INPUT DATA:
$ cat src/rtl/sumador_secuencial_pkg.sv
`default_nettype none
// ============================================================================
//  Module      : sumador_secuencial_pkg
//  Description : Shared FSM encoding and sizing helpers for the multi-cycle
//                digit-serial adder/subtractor.
//  Revision    : 1.0 - initial release
// ============================================================================
package sumador_secuencial_pkg;

  typedef enum logic [0:0] {
    ST_IDLE = 1'b0,
    ST_RUN  = 1'b1
  } state_t;

  // Number of digit steps needed to cover the full operand width.
  function automatic int calc_n(input int width, input int digit);
    return width / digit;
  endfunction

  // Digit counter width; never narrower than one bit so N=1 still builds.
  function automatic int calc_cnt_w(input int n);
    return (n <= 1) ? 1 : $clog2(n);
  endfunction

endpackage
`default_nettype wire

$ cat src/rtl/sumador_digito.sv
`default_nettype none
// ============================================================================
//  Module      : sumador_digito
//  Description : Combinational DIGIT-bit adder with carry-in and carry-out.
//                Generalisation of the original fixed 4-bit adder.
//  Revision    : 1.0 - initial release
// ============================================================================
module sumador_digito #(
  parameter int DIGIT = 4
) (
  input  logic [DIGIT-1:0] A,
  input  logic [DIGIT-1:0] B,
  input  logic             Cin,
  output logic [DIGIT-1:0] Sum,
  output logic             Cout
);

  assign {Cout, Sum} = {1'b0, A} + {1'b0, B} + {{DIGIT{1'b0}}, Cin};

endmodule
`default_nettype wire

$ cat src/rtl/sumador_secuencial.sv
`default_nettype none
// ============================================================================
//  Module      : sumador_secuencial
//  Description : Multi-cycle WIDTH-bit adder/subtractor. Processes DIGIT bits
//                per clock, least-significant digit first, with a start/done
//                handshake, carry-in, subtract mode and signed overflow flag.
//  Revision    : 1.0 - initial release
// ============================================================================
module sumador_secuencial
  import sumador_secuencial_pkg::*;
#(
  parameter int WIDTH = 16,
  parameter int DIGIT = 4
) (
  input  logic             clk,
  input  logic             rst_n,
  input  logic             start,
  input  logic [WIDTH-1:0] A,
  input  logic [WIDTH-1:0] B,
  input  logic             Cin,
  input  logic             Sub,
  output logic             ready,
  output logic             done,
  output logic [WIDTH-1:0] Sum,
  output logic             Cout,
  output logic             Ovf
);

  localparam int N  = calc_n(WIDTH, DIGIT);
  localparam int CW = calc_cnt_w(N);

  state_t           state_q, state_d;
  logic [WIDTH-1:0] a_q, a_d;
  logic [WIDTH-1:0] b_q, b_d;       // effective B (already inverted for Sub)
  logic             carry_q, carry_d;
  logic [CW-1:0]    cnt_q, cnt_d;
  logic             a_msb_q, a_msb_d;
  logic             b_msb_q, b_msb_d;
  logic [WIDTH-1:0] sum_q, sum_d;
  logic             cout_q, cout_d;
  logic             ovf_q, ovf_d;
  logic             done_q, done_d;

  logic [DIGIT-1:0] w_dsum;
  logic             w_dcout;
  logic [WIDTH-1:0] w_full;         // completed result once the last digit lands
  logic             w_last;

  sumador_digito #(
    .DIGIT (DIGIT)
  ) u_digito (
    .A    (a_q[DIGIT-1:0]),
    .B    (b_q[DIGIT-1:0]),
    .Cin  (carry_q),
    .Sum  (w_dsum),
    .Cout (w_dcout)
  );

  assign w_last = (cnt_q == CW'(N - 1));

  // Partial-sum shift register: only the N-1 earlier digits need storing,
  // the newest digit comes straight from the adder.
  if (N > 1) begin : g_shift
    logic [WIDTH-DIGIT-1:0] res_q;

    assign w_full = {w_dsum, res_q};

    // Shift each new digit in from the top while running.
    always_ff @(posedge clk or negedge rst_n) begin
      if (!rst_n) begin
        res_q <= '0;
      end else if (state_q == ST_RUN) begin
        res_q <= w_full[WIDTH-1:DIGIT];
      end
    end
  end else begin : g_noshift
    assign w_full = w_dsum;
  end

  // Next-state and datapath control.
  always_comb begin
    state_d = state_q;
    a_d     = a_q;
    b_d     = b_q;
    carry_d = carry_q;
    cnt_d   = cnt_q;
    a_msb_d = a_msb_q;
    b_msb_d = b_msb_q;
    sum_d   = sum_q;
    cout_d  = cout_q;
    ovf_d   = ovf_q;
    done_d  = 1'b0;
    case (state_q)
      ST_IDLE: begin
        if (start) begin
          a_d     = A;
          b_d     = Sub ? ~B : B;
          carry_d = Sub ? 1'b1 : Cin;
          cnt_d   = '0;
          a_msb_d = A[WIDTH-1];
          b_msb_d = Sub ? ~B[WIDTH-1] : B[WIDTH-1];
          state_d = ST_RUN;
        end
      end
      ST_RUN: begin
        a_d     = a_q >> DIGIT;
        b_d     = b_q >> DIGIT;
        carry_d = w_dcout;
        cnt_d   = cnt_q + CW'(1);
        if (w_last) begin
          sum_d   = w_full;
          cout_d  = w_dcout;
          ovf_d   = (a_msb_q == b_msb_q) && (w_full[WIDTH-1] != a_msb_q);
          done_d  = 1'b1;
          state_d = ST_IDLE;
        end
      end
    endcase
  end

  // State and datapath registers with asynchronous clear.
  always_ff @(posedge clk or negedge rst_n) begin
    if (!rst_n) begin
      state_q <= ST_IDLE;
      a_q     <= '0;
      b_q     <= '0;
      carry_q <= 1'b0;
      cnt_q   <= '0;
      a_msb_q <= 1'b0;
      b_msb_q <= 1'b0;
      sum_q   <= '0;
      cout_q  <= 1'b0;
      ovf_q   <= 1'b0;
      done_q  <= 1'b0;
    end else begin
      state_q <= state_d;
      a_q     <= a_d;
      b_q     <= b_d;
      carry_q <= carry_d;
      cnt_q   <= cnt_d;
      a_msb_q <= a_msb_d;
      b_msb_q <= b_msb_d;
      sum_q   <= sum_d;
      cout_q  <= cout_d;
      ovf_q   <= ovf_d;
      done_q  <= done_d;
    end
  end

  assign ready = (state_q == ST_IDLE);
  assign done  = done_q;
  assign Sum   = sum_q;
  assign Cout  = cout_q;
  assign Ovf   = ovf_q;

endmodule
`default_nettype wire
$ cat config.mk
export PLATFORM = sky130hd
export DESIGN_NAME = sumador_secuencial
export DESIGN_NICKNAME = d
export VERILOG_FILES = /design/src/rtl/sumador_secuencial_pkg.sv /design/src/rtl/sumador_digito.sv /design/src/rtl/sumador_secuencial.sv
export SDC_FILE = /design/constraint.sdc
export NUM_CORES = 1
export LEC_CHECK = 0
export CORE_MARGIN = 5
export CORE_UTILIZATION = 50
export DETAILED_ROUTE_END_ITERATION = 16
export PLACE_DENSITY = 0.77
export SLEW_MARGIN = 20
export SYNTH_ARGS = -nofsm -noshare
export SYNTH_HDL_FRONTEND = slang
export SYNTH_SLANG_ARGS = --single-unit
$ cat constraint.sdc
create_clock -name clk -period 2.3 [get_ports clk]
set_clock_uncertainty 0.1 [all_clocks]
set_input_delay 0.46 -clock clk [delete_from_list [all_inputs] [get_ports clk]]
set_output_delay 0.46 -clock clk [all_outputs]
set_load 0.01 [all_outputs]
# After elaboration in Yosys (flattened, before gate mapping)
# Cells that the tools add are included.
totals:
  regBits: 69
  input_bits: 37
  output_inout_bits: 20
  wordCells: 41
op_classes:
  add_sub_neg: 3
  eq_ne: 4
  mux: 16
  bitwise: 3
  reduce_logical: 3
ops:
  columns: ["cell", "count"]
  rows:
  - ["$pmux W16 S2", 2]
  - ["$mux W16", 3]
  - ["$not A16 Y16", 1]
  - ["$mux W1", 7]
  - ["$add A4 B4 Y5", 1]
  - ["$add A5 B1 Y5", 1]
  - ["$pmux W1 S2", 2]
  - ["$pmux W2 S2", 1]
  - ["$reduce_and A2 Y1", 2]
  - ["$add A2 B1 Y2 const B", 1]
  - ["$eq A2 B2 Y1 const B", 1]
  - ["$mux W2", 1]
  - ["$ne A2 B2 Y1 const B", 1]
  - ["$not A1 Y1", 2]
  - ["$eq A1 B1 Y1", 1]
  - ["$logic_and A1 B1 Y1", 1]
  - ["$ne A1 B1 Y1", 1]

# Depth between registers and ports, before layout
logic_depth:
  depth_word: 4
  mapped_depth: 7
  mapped_depth_nobuf: 7

# By module
# Synthesis repeated with hierarchy kept, for this count alone.
unflattened:
  cells_unflattened: 258
  hier_area_um2: 3200.6
modules_own_cells:
  columns: ["mod", "n_inst", "cells_per_inst", "area_per_inst_um2", "seq_area_each_um2"]
  rows:
  - ["sumador_secuencial", 1, 242, 3056.7, 1726.7]
  - ["sumador_digito", 1, 16, 143.9, 0.0]

# Worst setup path before layout
# No wires, ideal clock.
synth_path:
  path_type: "register to register"
  start: "reg a_q[0]"
  end: "reg sum_q[15] (netlist: Sum[15])"
  setup_time_ns: 0.125
  arrival_ns: 1.546
  required_time_ns: 2.075
  slack_ns: 0.530
  stages_incl_launch_ff: 6
  n_path_buf: 0
  period_less_slack_ns: 1.770
  cell_sequence: "dfrtp_1 > fa_1 > a21o_1 > a21oi_1 > xnor2_1 > mux2_2"
synth_between:
  elab_chain_cells: 2
synth_rtl:
  columns: ["element", "line", "text"]
  rows:
  - ["start, declared", "sumador_secuencial.sv:33", "logic [WIDTH-1:0] a_q, a_d;"]
  - ["start signal, assigned", "sumador_secuencial.sv:125", "a_q <= '0;"]
  - ["start signal, assigned", "sumador_secuencial.sv:137", "a_q <= a_d;"]
  - ["$add A4 B4 Y5", "sumador_digito.sv:18", "assign {Cout, Sum} = {1'b0, A} + {1'b0, B} + {{DIGIT{1'b0}}, Cin};"]
  - ["$add A5 B1 Y5", "sumador_digito.sv:18", null]
  - ["end signal, assigned", "sumador_secuencial.sv:143", "sum_q <= sum_d;"]
  - ["end, declared", "sumador_secuencial.sv:39", "logic [WIDTH-1:0] sum_q, sum_d;"]
# No other way between the ends.
# A chain may end at the register's enable or synchronous reset.

# Worst setup path after layout
layout_path:
  start: "reg state_q"
  end: "out ready"
layout_between:
  elab_chain_cells: 1
layout_rtl:
  columns: ["element", "line", "text"]
  rows:
  - ["start, declared", "sumador_secuencial.sv:32", "state_t state_q, state_d;"]
  - ["start signal, assigned", "sumador_secuencial.sv:136", "state_q <= state_d;"]
  - ["$not A1 Y1", null, null]
  - ["end, declared", "sumador_secuencial.sv:22", "output logic ready,"]
# No other way between the ends.

==> reports/metrics.csv <==
stage;metric;value;unit
critical_path;critical path type;flop to primary output;
placement;hpwl dp;4028;µm
layout;most frequent cells in the layout;dfrtp_1, clkdlybuf4s50_1, nand2_1, o21ai_0, mux2_2;
placement;placed cell count;396;
layout;share of cells above drive strength 1;0.1488;
timing;Tmin final;2010;ps
synthesis;Post-Synth Simple-Gate Area;0.08522;
clock_network;Setup Buffers After CTS;0;
synthesis;Mapped Avg Cell Area;11.22;µm²
synthesis;Ys Warns;0;
critical_path;FF-to-FF Start;a_q[0];
drt;Vias/cell;5.136;
pwr;maximum VDD drop;0.8002;mV
drt;drt pass-1 iters;4;
synthesis;Post-Syn Instances;276;
synthesis;Synth Cell Area;3098;µm²
layout;Nets;375;
critical_path;crit end category;primary output;
clock_network;TritonCTS clock tree;built;
timing;RSZ-0062 raised after global routing;no;
clock_network;hold buffer count at CTS;0;
critical_path;Critical Path Fanout Max;7;
global_route;pin count of the biggest net entering global routing;70;
timing;max frequency;497.5;MHz
outcome;outcome;finished, final reports clean;
worst_hold_path;Hold Path Class;input pin to async pin;
synthesis;Post-Synth XOR/XNOR Area;0.05089;
synthesis;Cell variety after synth;29;
clock_network;CTS H-tree lvls;3;
critical_path;Critical Path Start Type;flop;
timing;max-slew violations;0;
timing;Final period util;0.8740;
layout;Ant. Diodes;0;
drt;final antenna-violating net count;0;
pwr;total power draw;4.740;mW
clock_network;CTS Buffer Depth;2;
timing;Final Hold Fails;0;
die;Starting Density;0.5202;
global_route;Total GRT Usage;0.1715;
timing;setup tns final;0;ps
global_route;vias in the first global route;2159;
drt;Vias;2111;
timing;Final Setup Violations;0;
die;Die Wd;88.72;µm
die;IO Count;57;
clock_network;Worst-Skew Late Latency;340;ps
placement;GP Congestion;0.7415;
die;DIE AREA;7870;µm²
clock_network;clock-pin transition on the worst setup and hold timing paths;70;ps
synthesis;Compound-Gate Fraction of Synth Area;0.09855;
global_route;grt ovf;0;
timing;worst relative slew slack;0.6082;
layout;Final Instance Count excl. Fillers;411;
die;num rows;28;
clock_network;Root Driver;clkbuf_8;
layout;most common cell after layout, fill and taps aside;dfrtp_1;
synthesis;post-synthesis sequential area ratio;0.5574;
global_route;global-route wire length before repair;10250;µm
critical_path;r2r endpoint;g_shift.res_q[11];
pwr;Leak;1.724;nW
pwr;Power Dens Cells;1218;nW/µm²
synthesis;post-synthesis mux area share;0.1462;
die;CORE AREA;5956;µm²
drt;DRC;0;
clock_network;Clock Sinks;69;
drt;Routed wire per std cell;14.16;µm
global_route;antenna violations before repair;0;
layout;Area growth syn-to-layout;25.61;%
timing;Slew @ Worst Pin;587.8;ps
drt;final WL;5818;µm
critical_path;Worst Reg-to-Reg Cells;5;
clock_network;post-cts sizing count;0;
critical_path;r2r setup slk;440;ps
critical_path;crit path DAT;1450;ps
clock_network;number of buffers created by CTS;9;
drt;Iter 0 DRT Violations;93;
synthesis;Synth Net Count;319;
critical_path;Setup crit start;state_q;
layout;post-route cell area;3891;µm²
placement;number of I/O port buffers;56;
placement;Post-DP Area;3722;µm²
synthesis;adder-cell area share of the yosys netlist;0.02908;
die;die height;88.72;µm
critical_path;Critical Path RT;1740;ps
synthesis;Yosys reg bits;69;
job;Max Cap Viol;0;
synthesis;combinational family with the most area after synthesis;multiplexers;
## worst max-delay path by stage
stage	cells after the start	endpoint	slack, ps
final	2	ready	290
after global routing	2	ready	220
after CTS	2	ready	270
after detailed placement	6	b_q[0]	430
after global placement	5	carry_q	450
after floorplan	5	Sum[15]	530
## final cells by class
cell class | instances | area, µm²
inverter | 6 | 22.52
sequential | 69 | 1728
clock buffer | 13 | 158.9
multi-input combinational | 184 | 1270
timing repair buffer | 62 | 608.1
clock inverter | 2 | 10.01
tap | 75 | 93.84
fill | 511 | 2064
## synthesized netlist by cell type, drive strengths merged
| library cell | count | area [µm²] |
|---|---|---|
| mux2 | 26 | 292.8 |
| clkbuf | 9 | 33.78 |
| o21a | 1 | 7.510 |
| ha | 4 | 50.05 |
| or4 | 1 | 7.510 |
| nor2b | 1 | 6.260 |
| fa | 2 | 40.04 |
| dfrtp | 69 | 1727 |
| xnor2 | 18 | 157.7 |
| a21oi | 7 | 35.03 |
| nor2 | 14 | 52.55 |
| a211o | 1 | 8.760 |
| a211oi | 4 | 30.03 |
| nand2 | 41 | 161.4 |
| nand3 | 1 | 5.000 |
| a21o | 1 | 7.510 |
| nand4b | 1 | 8.760 |
| nand4 | 1 | 6.260 |
| a22o | 1 | 8.760 |
| or4b | 1 | 10.01 |
| or3 | 1 | 6.260 |
| a21boi | 1 | 7.510 |
| o21ai | 40 | 200.2 |
| buf | 8 | 45.04 |
| mux2i | 16 | 160.2 |
| inv | 6 | 22.52 |
## cell families after synthesis
logic type | after synthesis
and+or+nand+nor | 62
DFF | 69
adders and majority gates | 6
xor gates and xnor gates | 18
muxes | 42
AOI/OAI and AO/OA | 56
buffers and inverters | 23
## power by group
part | leakage (nW) | switching, mW | internal, mW
combinational | 0.774 | 0.788 | 0.983
clock | 0.0893 | 0.418 | 0.442
sequential | 0.861 | 0.344 | 1.77
total | 1.72 | 1.55 | 3.19
## stage by stage
stage | util | worst slack, ps | hold slack (ps)
floorplan | - | 529.8 | 64.41
global route | 0.6534 | 224.1 | 54.22
detailed placement | 0.6250 | 430.2 | 366.6
global placement | 0.6250 | 451.4 | 360.2
finish | 0.6534 | 289.8 | 37.49
CTS | 0.6534 | 272.4 | 48.55
## worst max-delay path, stage by stage (launching register included)
cell	delay, ps
dfrtp_2	480
inv_1	100
clkdlybuf4s50_1	530
## sequential cells by signal (all words and copies together), names as in the netlist
| register | count |
|---|---|
| cnt_q | 2 |
| done | 1 |
| g_shift.res_q | 12 |
| a_q | 16 |
| b_q | 16 |
| state_q | 1 |
| Ovf | 1 |
| Cout | 1 |
| Sum | 16 |
| b_msb_q | 1 |
| a_msb_q | 1 |
| carry_q | 1 |
## layer usage
layer	vias to the layer above	GRT usage	wire length [µm]
met5	-	0	0
met2	53	0.2800	2806
met3	5	0.05959	384
li1	1048	-	-
met1	1005	0.2180	2565
met4	0	0.04533	61
Note: power is estimated with default switching activity, not from simulation.
===== src/rtl/sc_io_port_unit.sv =====
`timescale 1ns/1ps
// Memory-mapped I/O responder: three RW output ports, two synchronized input ports, read-clear STATUS.
// Latency: stores land and loads return one edge after the strobe cycle; io_sel is combinational.
// Backpressure: none; every strobe completes in one cycle.
// Ports: clock, resetn, addr, wdata, wmem, rmem, in_port0/1 (async), out_port0/1/2, io_read_data, io_sel.
module sc_io_port_unit
  import sc_io_pkg::*;
#(
  parameter int IO_BASE_BIT = 7,
  parameter int WARMUP      = 3
) (
  input  logic        clock,
  input  logic        resetn,
  input  logic [31:0] addr,
  input  logic [31:0] wdata,
  input  logic        wmem,
  input  logic        rmem,
  input  logic [31:0] in_port0,
  input  logic [31:0] in_port1,
  output logic [31:0] out_port0,
  output logic [31:0] out_port1,
  output logic [31:0] out_port2,
  output logic [31:0] io_read_data,
  output logic        io_sel
);

  logic [4:0]  offset;
  logic        wr_en;
  logic        rd_en;
  logic [31:0] in0_q;
  logic [31:0] in1_q;
  logic        in0_chg;
  logic        in1_chg;
  logic [1:0]  warm;
  logic [1:0]  status;
  logic [1:0]  stat_set;
  logic        stat_clr;
  logic [31:0] rd_mux;
  logic        unused_addr;

  assign io_sel      = addr[IO_BASE_BIT];
  assign offset      = addr[6:2];
  assign wr_en       = wmem & io_sel;
  assign rd_en       = rmem & io_sel;
  assign unused_addr = &{1'b0, addr};

  io_sync2 #(.W(32)) u_sync0 (
    .clock  (clock),
    .resetn (resetn),
    .d      (in_port0),
    .q      (in0_q),
    .chg    (in0_chg)
  );

  io_sync2 #(.W(32)) u_sync1 (
    .clock  (clock),
    .resetn (resetn),
    .d      (in_port1),
    .q      (in1_q),
    .chg    (in1_chg)
  );

  // Output port registers; stores to RO or unmapped offsets fall through.
  always_ff @(posedge clock or negedge resetn) begin
    if (!resetn) begin
      out_port0 <= '0;
      out_port1 <= '0;
      out_port2 <= '0;
    end else if (wr_en) begin
      case (offset)
        IO_OUT0: out_port0 <= wdata;
        IO_OUT1: out_port1 <= wdata;
        IO_OUT2: out_port2 <= wdata;
        default: ;
      endcase
    end
  end

  // Warmup hides the reset-to-input transition that the synchronizers see right after reset.
  always_ff @(posedge clock or negedge resetn) begin
    if (!resetn) begin
      warm <= 2'(WARMUP);
    end else if (warm != 2'd0) begin
      warm <= warm - 2'd1;
    end
  end

  always_comb begin
    stat_set               = 2'b00;
    stat_set[STAT_IN0_BIT] = in0_chg & (warm == 2'd0);
    stat_set[STAT_IN1_BIT] = in1_chg & (warm == 2'd0);
  end

  assign stat_clr = rd_en && (offset == IO_STAT);

  // Clear is applied first so a same-cycle set survives the read.
  always_ff @(posedge clock or negedge resetn) begin
    if (!resetn) begin
      status <= 2'b00;
    end else begin
      status <= (stat_clr ? 2'b00 : status) | stat_set;
    end
  end

  // Read mux sees pre-edge register values, so a simultaneous store returns the old contents.
  always_comb begin
    rd_mux = '0;
    case (offset)
      IO_OUT0: rd_mux = out_port0;
      IO_OUT1: rd_mux = out_port1;
      IO_OUT2: rd_mux = out_port2;
      IO_IN0:  rd_mux = in0_q;
      IO_IN1:  rd_mux = in1_q;
      IO_STAT: rd_mux = {30'b0, status};
      default: rd_mux = '0;
    endcase
  end

  always_ff @(posedge clock or negedge resetn) begin
    if (!resetn) begin
      io_read_data <= '0;
    end else if (rd_en) begin
      io_read_data <= rd_mux;
    end
  end

endmodule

INSTRUCTIONS FOR THE TASK:
Begin with the line containing "rd_mux = in1_q;" and retype it and each line after it through the end of the records, keeping them exact and including nothing more.

EXERCISE ANSWER:
      IO_IN1:  rd_mux = in1_q;
      IO_STAT: rd_mux = {30'b0, status};
      default: rd_mux = '0;
    endcase
  end

  always_ff @(posedge clock or negedge resetn) begin
    if (!resetn) begin
      io_read_data <= '0;
    end else if (rd_en) begin
      io_read_data <= rd_mux;
    end
  end

endmodule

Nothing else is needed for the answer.